The habitual reaction to that primal sense of yukiness and unease is to try to get away from it, to try to fix “me,” to seek a solution to the imaginary problem, to think about what’s wrong, to analyze it, to try to figure out a solution – or else to look for something “out there” that will soothe us: a distraction, a pleasure, a satisfying answer, something to numb the pain. We think and think and think. We rush to the bookshelves and read. We surf the internet. We flip through the TV channels. We search through the refrigerator. We eat. We buy things. We check our email or our hand-held devices. We smoke and drink. We call up our friends and tell them the story of what’s wrong with us. Whatever our particular tendency is. Basically, anything but what actually works.

But when we finally stop, there is no problem.  And there is no separate self who has a problem.

Again, it may take many years before we first knowingly wake up from the trance of separation, encapsulation and fragmentation, before we notice the openness and the spaciousness that is right here, the boundlessness of bare being, the seamlessness of this present happening, the fluidity and insubstantiality of everything. And even after we have discovered this, we forget. But sooner or later, we remember again.

We stop trying to escape. We allow ourselves to be as we are. We relax into the happening of this moment, letting everything be just exactly as it is, resisting nothing, not even resistance.

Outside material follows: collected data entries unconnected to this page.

<file path="config.mk">
export PLATFORM = sky130hd
export DESIGN_NAME = mc_alu_sub_top
export DESIGN_NICKNAME = d
export VERILOG_FILES = /design/src/logic/alu_flow_pkg.sv /design/src/logic/alu_op_pkg.sv /design/src/logic/mc_alu_sub_top.sv /design/src/logic/mc_alu.sv /design/src/logic/issue_arbiter.sv /design/src/logic/issue_port.sv
export SDC_FILE = /design/constraint.sdc
export NUM_CORES = 2
export LEC_CHECK = 0
export BUFFER_PORTS_ARGS = -buffer_cell sky130_fd_sc_hd__buf_4
export CORE_ASPECT_RATIO = 1.5
export CORE_UTILIZATION = 52
export CTS_CLUSTER_SIZE = 40
export DETAILED_ROUTE_END_ITERATION = 8
export PLACE_DENSITY = 0.69
export SLEW_MARGIN = 30
export SYNTH_ARGS = -nofsm -noshare
export SYNTH_HDL_FRONTEND = slang
export SYNTH_SLANG_ARGS = --single-unit
export TNS_END_PERCENT = 100
</file>
<file path="constraint.sdc">
create_clock -name clk -period 8.2 [get_ports clk]
set_input_delay 1.23 -clock clk [delete_from_list [all_inputs] [get_ports clk]]
set_output_delay 1.23 -clock clk [all_outputs]
set_load 0.05 [all_outputs]
</file>
==> config.mk <==
export PLATFORM = sky130hd
export DESIGN_NAME = level_writer
export DESIGN_NICKNAME = d
export VERILOG_FILES = /design/src/verilog/pyramid_pkg.sv /design/src/verilog/level_writer.sv
export VERILOG_INCLUDE_DIRS = /design/src /design/src/include
export SDC_FILE = /design/constraint.sdc
export NUM_CORES = 1
export LEC_CHECK = 0
export ABC_CLOCK_PERIOD_IN_PS = 1400
export BUFFER_PORTS_ARGS = -buffer_cell sky130_fd_sc_hd__buf_2
export CAP_MARGIN = 20
export CORE_MARGIN = 4
export CORE_UTILIZATION = 41
export DETAILED_ROUTE_END_ITERATION = 10
export HOLD_SLACK_MARGIN = 0.06
export PLACE_DENSITY_LB_ADDON = 0.08
export RECOVER_POWER = 100
export SYNTH_ARGS = -nofsm -noshare
export SYNTH_HDL_FRONTEND = slang
export SYNTH_SLANG_ARGS = --single-unit
export TNS_END_PERCENT = 5
==> constraint.sdc <==
create_clock -name clk_in -period 1.4 [get_ports clk_in]
set_input_delay 0.07 -clock clk_in [delete_from_list [all_inputs] [get_ports clk_in]]
set_output_delay 0.07 -clock clk_in [all_outputs]
set_load 0.005 [all_outputs]
==> src/include/pyramid_consts.svh <==
`ifndef PYRAMID_CONSTS_SVH
`define PYRAMID_CONSTS_SVH

// Greyscale pixel width
`define PIX_BITS 8

// Octave-1 image size, octave 2 is half of it in each direction
`define IMG_WIDTH 16
`define IMG_HEIGHT 16
`define ADDR_BITS 8

// Source memory read latency in cycles
`define EXT_LATENCY 2

// Kernel weights sum to 16 for blur, 4 for the 2x2 average
`define BLUR_SHIFT 4
`define HALVE_SHIFT 2

`endif

==> src/verilog/pyramid_pkg.sv <==
`default_nettype none
`include "pyramid_consts.svh"

package pyramid_pkg;

    // Sequencer passes, one per pyramid level
    typedef enum logic [2:0] {IDLE, LOAD, BLUR1, HALVE, BLUR2} seq_state_t;

    // Shared kernel engine operation
    typedef enum logic {OP_BLUR, OP_HALVE} kernel_op_t;

    // Output level tag, in write order
    typedef enum logic [1:0] {O1L1, O1L2, O2L1, O2L2} level_t;

    // One pixel write into a frame
    typedef struct packed {
        logic                  valid;
        logic [`ADDR_BITS-1:0] addr;
        logic [`PIX_BITS-1:0]  pixel;
    } pix_write_t;

    // One pixel read request
    typedef struct packed {
        logic                  en;
        logic [`ADDR_BITS-1:0] addr;
    } pix_read_t;

    // Tagged write on the output port
    typedef struct packed {
        pix_write_t wr;
        level_t     level;
    } level_write_t;

endpackage

`default_nettype wire

==> src/verilog/level_writer.sv <==
`default_nettype none
`include "pyramid_consts.svh"

module level_writer (
    input wire clk_in,
    input wire rst_in,
    input wire pyramid_pkg::pix_write_t load_wr,
    input wire pyramid_pkg::pix_write_t engine_wr,
    input wire pyramid_pkg::level_t level,
    output pyramid_pkg::pix_write_t buf_wr,
    output pyramid_pkg::level_write_t lvl_wr,
    output logic level_done
);

    pyramid_pkg::pix_write_t merged;
    pyramid_pkg::level_t lvl_q;
    logic [`ADDR_BITS-1:0] wr_cnt;
    logic [`ADDR_BITS-1:0] last_idx;

    // Loader and engine never write in the same cycle
    assign merged = load_wr.valid ? load_wr : engine_wr;

    // Octave-2 levels are a quarter the size
    assign last_idx = (level == pyramid_pkg::O1L1 || level == pyramid_pkg::O1L2) ?
                      `ADDR_BITS'(`IMG_WIDTH * `IMG_HEIGHT - 1) :
                      `ADDR_BITS'((`IMG_WIDTH / 2) * (`IMG_HEIGHT / 2) - 1);

    always_ff @(posedge clk_in) begin
        if (rst_in) begin
            buf_wr.valid <= 1'b0;
            lvl_q <= pyramid_pkg::O1L1;
            wr_cnt <= '0;
            level_done <= 1'b0;
        end else begin
            buf_wr.valid <= merged.valid;
            lvl_q <= level;
            // Flag lines up with the last pixel on the output
            level_done <= merged.valid && (wr_cnt == last_idx);
            if (merged.valid) begin
                wr_cnt <= (wr_cnt == last_idx) ? '0 : wr_cnt + 1'b1;
            end
        end
        buf_wr.addr <= merged.addr;
        buf_wr.pixel <= merged.pixel;
    end

    // Same registered write goes out, tagged
    always_comb begin
        lvl_wr.wr = buf_wr;
        lvl_wr.level = lvl_q;
    end

endmodule

`default_nettype wire
<file path="src/design/colmix_pkg.sv">
/*
 * Colour mixer shared definitions
 * Palette, pixel, colour and APB types, plus the fixed widths and
 * the blanking delay used across the mixer
 */
package colmix_pkg;

    localparam int PAL_AW    = 11;  // 2048 palette words
    localparam int PAL_DW    = 16;
    localparam int CHAN_W    = 5;   // Per colour channel
    localparam int APB_AW    = 12;  // Byte address, bit 0 ignored
    localparam int BLANK_DLY = 2;   // Extra pxl_cen steps on colour and blanking

    typedef logic [PAL_AW-1:0] pal_addr_t;

    // Bits 3:0 R, 7:4 G, 11:8 B upper parts
    // Bits 12..14 the R/G/B LSBs, bit 15 shadow protect
    typedef logic [PAL_DW-1:0] pal_word_t;

    typedef logic [CHAN_W-1:0] chan_t;
    typedef logic [1:0]        layer_t;

    typedef struct packed {
        chan_t red;
        chan_t green;
        chan_t blue;
    } rgb_t;

    // Pixel as delivered by the tile and sprite side
    typedef struct packed {
        pal_addr_t  tmap_addr;  // Full address, used on layer 3
        logic [7:0] rd_pxl;     // Sprite or road pixel
        layer_t     rc;         // Layer code
        logic       shadow;
    } pxl_in_t;

    typedef struct packed {
        logic              psel;
        logic              penable;
        logic              pwrite;
        logic [APB_AW-1:0] paddr;
        logic [PAL_DW-1:0] pwdata;
        logic [1:0]        pstrb;   // Byte strobes
    } apb_req_t;

    typedef struct packed {
        logic [PAL_DW-1:0] prdata;
        logic              pready;
    } apb_rsp_t;

    typedef enum logic {
        APB_IDLE,
        APB_RD_WAIT     // Read address presented, data next cycle
    } apb_state_t;

endpackage
</file>
<file path="src/design/blank_delay.sv">
/*
 * Blanking delay line
 * Carries colour and both blanking bits through the same number of
 * pxl_cen steps and zeroes colour outside the active area
 */
`timescale 1ns/1ps

module blank_delay (
    input  logic             clk,
    input  logic             rst,
    input  logic             pxl_cen,
    input  logic             pre_lhbl,
    input  logic             pre_lvbl,
    input  colmix_pkg::rgb_t rgb_in,
    output logic             lhbl,
    output logic             lvbl,
    output colmix_pkg::rgb_t rgb
);
    import colmix_pkg::*;

    typedef struct packed {
        logic lhbl;
        logic lvbl;
        rgb_t rgb;
    } stage_t;

    logic [1:0] bl_pre;            // Matches the pixel input register
    logic [1:0] bl_mid;            // Matches the gated colour register
    stage_t     line [BLANK_DLY];

    always_ff @(posedge clk) begin
        if (rst) begin
            bl_pre <= '0;
            bl_mid <= '0;
            for (int i = 0; i < BLANK_DLY; i++) line[i] <= '0;
        end else if (pxl_cen) begin
            bl_pre  <= {pre_lhbl, pre_lvbl};
            bl_mid  <= bl_pre;
            line[0] <= {bl_mid, rgb_in};  // Colour joins blanking here
            for (int i = 1; i < BLANK_DLY; i++) line[i] <= line[i-1];
        end
    end

    assign lhbl = line[BLANK_DLY-1].lhbl;
    assign lvbl = line[BLANK_DLY-1].lvbl;
    assign rgb  = (lhbl && lvbl) ? line[BLANK_DLY-1].rgb : '0;  // Black borders

endmodule

</file>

This effortlessness isn’t something we can force or bring about by an exertion of will. It isn’t something intellectual or conceptual that we subscribe to as a new philosophy or belief system. It is the ever-present, ever-changing, energetic aliveness of being. And this open, seamless, alive presence isn’t some far away destination that we hope to finally reach or achieve in the future, but rather, it is what Here / Now is. So this waking up, this surrender is a relaxing into what is effortlessly presenting itself – this one eternal present moment, just as it is, from which nothing stands apart.

And when we do forget, when we seem to be tangled up in confusion and despair, that’s not something to take personally as a sign of failure. It’s simply a conditioned weather pattern that has no owner. It will unwind itself at its own pace, in its own time. The best we can do is to simply allow it to be as it is, to let it move through, to be present when we can, and to have compassion for ourselves and everyone else when that isn’t possible, when the conditioning to close down and run away is over-powering. It helps greatly to see that being lost at times is all part of the dance and that nothing is really an enemy, a distraction or a failure. The light and the dark go together as one seamless happening.

So again, it all boils down to something very, very simple. Being awake. Resting in the happening of this moment, exactly as it is. Relaxing the need to understand or to make things different than they are. Opening the heart. Just this – right here, right now.